The council further called for the issue to be looked into urgently taking into account the fact that the clause lacks jurisdiction over the press.

The misuse of Article 130, which punishes any breach of the confidentiality of investigations, is one of the authorities’ favourite weapons. Since the start of 2007, al-Sudani has fallen victim to this ambiguous piece of legislation which is supposed to prevent “influence being brought to bear on an on-going investigation”.

The council’s secretary-general, Hashim al-Jaz, told Al-Ra’y al-Aam that the council’s leaders headed by Ali Shamou had met Vice-President Ali Osman Taha yesterday and had stressed the importance of making a decision regarding Clause 130 and for it not to be applied against the press and in issues of publication.

Al-Jaz said he was optimistic that the government would respond to the demands raised. "We do not want clause 130 to be used to suspend papers," he added.

On the other hand, the Media and Communication Council of ruling National Congress Party has said today it was determined to ensure freedom of press.

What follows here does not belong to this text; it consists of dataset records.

Context: an optimization exercise on an open-source flow, tuned for a short achievable clock period and few clock cycles per item. The choices shown serve that exercise and are no tape-out recipe. In this exercise RTL edits were held to simulation tests only and were not proved equivalent to the original. Power and IR drop assume default switching activity.

==> inputs of v36 <==
==> flow/design.v <==
module slice_decoder (
    input  wire         clk,
    input  wire         rst,
    input  wire [127:0] in_units,
    input  wire [3:0]   in_avail,    
    output wire [3:0]   in_take,     
    input  wire         anchor_en,
    input  wire [31:0]  anchor_prev,
    output reg          dict_en0,
    output reg  [14:0]  dict_addr0,
    input  wire [31:0]  dict_rdata0,
    output reg          dict_en1,
    output reg  [14:0]  dict_addr1,
    input  wire [31:0]  dict_rdata1,
    output wire [1:0]   out_cnt,
    output wire [31:0]  out_word0,
    output wire [31:0]  out_word1,
    input  wire         out_ready
);
    localparam UB = 17;          
    localparam FA = 9;           
    localparam QD = 16;          
    wire flush = rst | anchor_en;
    integer i, k, t;
    reg [17:0] ub [0:UB-1];
    reg [UB:0] foh;              
    reg [UB-1:0] fgt;            
    reg        acc;              
    assign in_take = in_avail & {4{acc}};
    reg [8:0] toh;
    always @(*) begin
        for (t = 0; t < 9; t = t + 1)
            toh[t] = in_take == t;
    end
    reg [17:0] iu [0:7];
    reg [17:0] mv [0:UB+4];
    always @(*) begin
        for (k = 0; k < 8; k = k + 1)
            iu[k] = {in_units[16*k +: 6] != 6'd0,
                     in_units[16*k + 15] | in_units[16*k + 14],
                     in_units[16*k +: 16]};
        for (i = 0; i < UB + 5; i = i + 1) begin
            mv[i] = 18'd0;
            if (i < UB)
                mv[i] = {18{fgt[i]}} & ub[i];
            for (k = 0; k < 8; k = k + 1)
                if (i >= k && i - k <= FA)
                    mv[i] = mv[i] | ({18{foh[i - k]}} & iu[k]);
        end
    end
    reg [UB+5:0] aoh, agt;
    always @(*) begin
        for (i = 0; i < UB + 6; i = i + 1) begin
            aoh[i] = 1'b0;
            agt[i] = 1'b0;
            for (t = 0; t < 9; t = t + 1) begin
                if (i >= t && i - t <= UB)
                    aoh[i] = aoh[i] | (toh[t] & foh[i - t]);
                if (i < t)
                    agt[i] = agt[i] | toh[t];
                else if (i - t < UB)
                    agt[i] = agt[i] | (toh[t] & fgt[i - t]);
            end
        end
    end
    reg [6:0]  lrem;             
    reg        lz, l1;           
    reg        ok;               
    wire [15:0] u0 = ub[0][15:0];
    wire [15:0] u1 = ub[1][15:0];
    wire [15:0] u2 = ub[2][15:0];
    wire [15:0] u3 = ub[3][15:0];
    wire [15:0] u4 = ub[4][15:0];
    wire u0_hdr = ub[0][16];         
    wire u1_hdr = ub[1][16];
    wire u0_nz  = ub[0][17];         
    wire ok_l = ok & ~lz;
    wire ok_h = ok & lz & fgt[0];
    wire c_l4  = ok_l & ~l1 & fgt[3];                        
    wire c_l2  = ok_l & ~c_l4 & fgt[1];                      
    wire c_hh  = ok_h & u0_hdr & fgt[1] & u1_hdr;            
    wire c_hl  = ok_h & u0_hdr & fgt[1] & ~u1_hdr;           
    wire c_h1  = ok_h & u0_hdr & ~fgt[1];                    
    wire c_L5  = ok_h & ~u0_hdr & u0_nz & fgt[4];    
    wire c_L3  = ok_h & ~u0_hdr & ~c_L5 & fgt[2];            
    wire c_L1  = ok_h & ~u0_hdr & ~fgt[2];                   
    wire [5:0] c_oh;
    assign c_oh[1] = c_h1 | c_L1;
    assign c_oh[2] = c_l2 | c_hh | c_hl;
    assign c_oh[3] = c_L3;
    assign c_oh[4] = c_l4;
    assign c_oh[5] = c_L5;
    assign c_oh[0] = ~(|c_oh[5:1]);
    wire e0 = c_l4 | c_l2 | c_hh | c_hl | c_h1 | c_L5 | c_L3;   
    wire e1 = c_l4 | c_hh | c_L5;                           
    wire op_hdr = c_hh | c_hl | c_h1;                       
    wire [6:0] lrem_nx =
        c_l4 ? lrem - 7'd2 :
        c_l2 ? lrem - 7'd1 :
        c_hl ? {1'b0, u1[5:0]} + 7'd1 :
        c_L5 ? {1'b0, u0[5:0]} - 7'd1 :
        c_L3 ? {1'b0, u0[5:0]} :
        c_L1 ? {1'b0, u0[5:0]} + 7'd1 : lrem;
    reg [17:0] ub_nx [0:UB-1];
    reg [UB:0] foh_nx;
    reg [UB-1:0] fgt_nx;
    always @(*) begin
        for (i = 0; i < UB; i = i + 1) begin
            ub_nx[i] = 18'd0;
            fgt_nx[i] = 1'b0;
            for (k = 0; k < 6; k = k + 1) begin
                ub_nx[i] = ub_nx[i] | ({18{c_oh[k]}} & mv[i + k]);
                fgt_nx[i] = fgt_nx[i] | (c_oh[k] & agt[i + k]);
            end
        end
        for (i = 0; i <= UB; i = i + 1) begin
            foh_nx[i] = 1'b0;
            for (k = 0; k < 6; k = k + 1)
                foh_nx[i] = foh_nx[i] | (c_oh[k] & aoh[i + k]);
        end
    end
    reg        p1e0, p1e1, p1h;
    reg [31:0] p1v0, p1v1;
    reg        p2e0, p2e1;
    reg        p2d0, p2d1;       
    reg        p2r0, p2r1;       
    reg        p2z0, p2z1;       
    reg [31:0] p2v0, p2v1;
    reg [QD-1:0] qr;             
    reg [QD-1:0] qz;             
    reg [31:0]   qv [0:QD-1];    
    reg [QD:0]   qoh;            
    reg [QD-1:0] qwp, qrp;       
    reg [QD-1:0] qgt;            
    reg [4:0]    occ;            
    wire [31:0] in_v0 = p2d0 ? dict_rdata0 : p2v0;
    wire [31:0] in_v1 = p2d1 ? dict_rdata1 : p2v1;
    wire [1:0] pn = {1'b0, p2e0} + {1'b0, p2e1};
    reg [QD+2:0] qaoh, qagt;
    always @(*) begin
        for (i = 0; i < QD + 3; i = i + 1) begin
            qaoh[i] = (pn == 2'd0 && i <= QD && qoh[i]) ||
                      (pn == 2'd1 && i >= 1 && i - 1 <= QD && qoh[i - 1]) ||
                      (pn == 2'd2 && i >= 2 && i - 2 <= QD && qoh[i - 2]);
            qagt[i] = (pn == 2'd0 && i < QD && qgt[i]) ||
                      (pn == 2'd1 && (i < 1 || (i - 1 < QD && qgt[i - 1]))) ||
                      (pn == 2'd2 && (i < 2 || (i - 2 < QD && qgt[i - 2])));
        end
    end
    reg [13:0] rcnt;             
    reg        rge2, req1;       
    reg [31:0] last;
    reg [1:0]  ocnt;
    reg        oe;               
    reg [31:0] ow0, ow1;
    assign out_cnt   = ocnt;
    assign out_word0 = ow0;
    assign out_word1 = ow1;
    wire adv = out_ready | oe;
    reg        h0r, h1r, h0z;
    reg [31:0] h0, h1;
    always @(*) begin
        h0r = 1'b0; h1r = 1'b0; h0z = 1'b0; h0 = 32'd0; h1 = 32'd0;
        for (i = 0; i < QD; i = i + 1) begin
            h0r = h0r | (qrp[i] & qr[i]);
            h0z = h0z | (qrp[i] & qz[i]);
            h0  = h0  | ({32{qrp[i]}} & qv[i]);
            h1r = h1r | (qrp[i] & qr[(i + 1) % QD]);
            h1  = h1  | ({32{qrp[i]}} & qv[(i + 1) % QD]);
        end
    end
    wire h0v = qgt[0], h1v = qgt[1];
    wire [13:0] h0c = h0[13:0], h1c = h1[13:0];
    wire x_rr  = rge2;                                   
    wire x_r1  = ~rge2 & req1;                           
    wire x_n   = ~rge2 & ~req1 & h0v;                    
    wire x_r1h = x_r1 & h0v;
    wire x_nr2 = x_n & h0r & ~h0z;                       
    wire x_nr1 = x_n & h0r & h0z;                        
    wire x_nw  = x_n & ~h0r;                             
    wire x_n2  = (x_nr1 | x_nw) & h1v;                   
    wire en2 = x_rr | x_r1h | x_nr2 | x_n2;
    wire en1 = (x_r1 & ~h0v) | ((x_nr1 | x_nw) & ~h1v);
    wire pop1 = x_r1h | x_nr2 | ((x_nr1 | x_nw) & ~h1v);
    wire pop2 = x_n2;
    wire [31:0] w0 = x_nw ? h0 : last;
    wire w1_h0 = (x_r1h & ~h0r) | (x_nw & ~(h1v & ~h1r));
    wire w1_h1 = x_n2 & ~h1r;
    wire [31:0] w1 = w1_h1 ? h1 : w1_h0 ? h0 : last;
    wire rc_rr  = x_rr;                      
    wire rc_h0c = x_r1h & h0r;               
    wire rc_h0m = x_nr2;                     
    wire rc_h1c = x_n2 & h1r;                
    wire [13:0] rcnt_nx = rc_rr  ? rcnt - 14'd2 :
                          rc_h0c ? h0c :
                          rc_h0m ? h0c - 14'd1 :
                          rc_h1c ? h1c : 14'd0;
    wire h0c_hi = h0c[13:2] != 12'd0;
    wire h1c_hi = h1c[13:2] != 12'd0;
    wire rge2_nx = rc_rr  ? rcnt[13:2] != 12'd0 :
                   rc_h0c ? h0c_hi | h0c[1] :
                   rc_h0m ? h0c_hi | (h0c[1] & h0c[0]) :
                   rc_h1c ? h1c_hi | h1c[1] : 1'b0;
    wire req1_nx = rc_rr  ? rcnt[13:2] == 12'd0 && rcnt[1:0] == 2'd3 :
                   rc_h0c ? ~h0c_hi & h0c[1:0] == 2'd1 :
                   rc_h0m ? ~h0c_hi & h0c[1:0] == 2'd2 :
                   rc_h1c ? ~h1c_hi & h1c[1:0] == 2'd1 : 1'b0;
    wire pa1 = adv & pop1;
    wire pa2 = adv & pop2;
    wire pa0 = ~pa1 & ~pa2;
    reg [QD:0]   qoh_nx;
    reg [QD-1:0] qgt_nx;
    wire [QD-1:0] qwp1 = {qwp[QD-2:0], qwp[QD-1]};
    wire [QD-1:0] qwp2 = {qwp[QD-3:0], qwp[QD-1:QD-2]};
    wire [QD-1:0] qw0 = qwp & {QD{p2e0}};           
    wire [QD-1:0] qw1 = qwp1 & {QD{p2e1}};          
    always @(*) begin
        for (i = 0; i <= QD; i = i + 1)
            qoh_nx[i] = (pa0 & qaoh[i]) | (pa1 & qaoh[i + 1]) | (pa2 & qaoh[i + 2]);
        for (i = 0; i < QD; i = i + 1)
            qgt_nx[i] = (pa0 & qagt[i]) | (pa1 & qagt[i + 1]) | (pa2 & qagt[i + 2]);
    end
    wire [1:0] ne = {1'b0, e0} + {1'b0, e1};
    wire ole4 = occ <= QD - 4, ole3 = occ <= QD - 3, ole2 = occ <= QD - 2,
         ole1 = occ <= QD - 1, ole0 = occ <= QD;
    wire ok_p0 = e1 ? ole4 : e0 ? ole3 : ole2;
    wire ok_p1 = e1 ? ole3 : e0 ? ole2 : ole1;
    wire ok_p2 = e1 ? ole2 : e0 ? ole1 : ole0;
    wire ok_nx = pa2 ? ok_p2 : pa1 ? ok_p1 : ok_p0;
    wire [4:0] occ_m2 = occ - 5'd2, occ_m1 = occ - 5'd1,
               occ_p1 = occ + 5'd1, occ_p2 = occ + 5'd2;
    wire [4:0] occ_q0 = e1 ? occ_p2 : e0 ? occ_p1 : occ;      
    wire [4:0] occ_q1 = e1 ? occ_p1 : e0 ? occ : occ_m1;      
    wire [4:0] occ_q2 = e1 ? occ : e0 ? occ_m1 : occ_m2;      
    always @(posedge clk) begin
        for (i = 0; i < UB; i = i + 1)
            ub[i] <= ub_nx[i];
        p1v0 <= c_l4 | c_l2 ? {u1, u0} : op_hdr ? {16'd0, u0} : {u2, u1};
        p1v1 <= c_l4 ? {u3, u2} : c_hh ? {16'd0, u1} : {u4, u3};
        p1h  <= op_hdr;
        dict_addr0 <= u0[14:0];
        dict_addr1 <= u1[14:0];
        p2v0 <= p1v0;
        p2v1 <= p1v1;
        p2d0 <= p1h & p1v0[15];
        p2d1 <= p1h & p1v1[15];
        p2r0 <= p1h & ~p1v0[15] & p1v0[14];
        p2r1 <= p1h & ~p1v1[15] & p1v1[14];
        p2z0 <= p1v0[13:0] == 14'd0;
        p2z1 <= p1v1[13:0] == 14'd0;
        for (i = 0; i < QD; i = i + 1) begin
            if (qw0[i]) begin
                qv[i] <= in_v0; qr[i] <= p2r0; qz[i] <= p2z0;
            end
            if (qw1[i]) begin
                qv[i] <= in_v1; qr[i] <= p2r1; qz[i] <= p2z1;
            end
        end
        if (flush) begin
            foh  <= {{UB{1'b0}}, 1'b1};
            fgt  <= {UB{1'b0}};
            acc  <= 1'b1;
            lrem <= 7'd0;
            lz   <= 1'b1;
            l1   <= 1'b0;
            ok   <= 1'b1;
            p1e0 <= 1'b0;
            p1e1 <= 1'b0;
            p2e0 <= 1'b0;
            p2e1 <= 1'b0;
            dict_en0 <= 1'b0;
            dict_en1 <= 1'b0;
            qoh  <= {{QD{1'b0}}, 1'b1};
            qwp  <= {{(QD-1){1'b0}}, 1'b1};
            qrp  <= {{(QD-1){1'b0}}, 1'b1};
            qgt  <= {QD{1'b0}};
            occ  <= 5'd0;
            rcnt <= 14'd0;
            rge2 <= 1'b0;
            req1 <= 1'b0;
            ocnt <= 2'd0;
            oe   <= 1'b1;
            last <= rst ? 32'd0 : anchor_prev;
        end else begin
            foh  <= foh_nx;
            fgt  <= fgt_nx;
            acc  <= ~fgt_nx[FA];
            lrem <= lrem_nx;
            lz   <= lrem_nx == 7'd0;
            l1   <= lrem_nx == 7'd1;
            ok   <= ok_nx;
            p1e0 <= e0;
            p1e1 <= e1;
            p2e0 <= p1e0;
            p2e1 <= p1e1;
            dict_en0 <= op_hdr & u0[15];
            dict_en1 <= c_hh & u1[15];
            qoh  <= qoh_nx;
            qwp  <= p2e1 ? qwp2 : p2e0 ? qwp1 : qwp;
            qrp  <= pa2 ? {qrp[QD-3:0], qrp[QD-1:QD-2]} :
                    pa1 ? {qrp[QD-2:0], qrp[QD-1]} : qrp;
            qgt  <= qgt_nx;
            occ  <= pa2 ? occ_q2 : pa1 ? occ_q1 : occ_q0;
            if (adv) begin
                ocnt <= {en2, en1};
                oe   <= ~en2 & ~en1;
                ow0  <= w0;
                ow1  <= w1;
                rcnt <= rcnt_nx;
                rge2 <= rge2_nx;
                req1 <= req1_nx;
                if (en2) last <= w1;
                else if (en1) last <= w0;
            end
        end
    end
endmodule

The acting chairman of the council, Mohamed Hamoud said there were plans carried out by the council and the Parliament to make changes in the Media Law. He said the council directed its sub-committee on media to lay down laws that will be adopted in the changes that will be made to the Media Law.

The justice ministry on 1st February banned al-Sudani “indefinitely” for referring to the 2006 murder of the editor of the daily al-Wifaq, Mohammed Taha, in defiance of a government imposed blackout on the case on the pretext of “preserving public order”.

Protests from professional organisations – and from the National Press Council, close to the government, which questioned the legality of the decision – resulted in a climb-down by the authorities 48 hours later.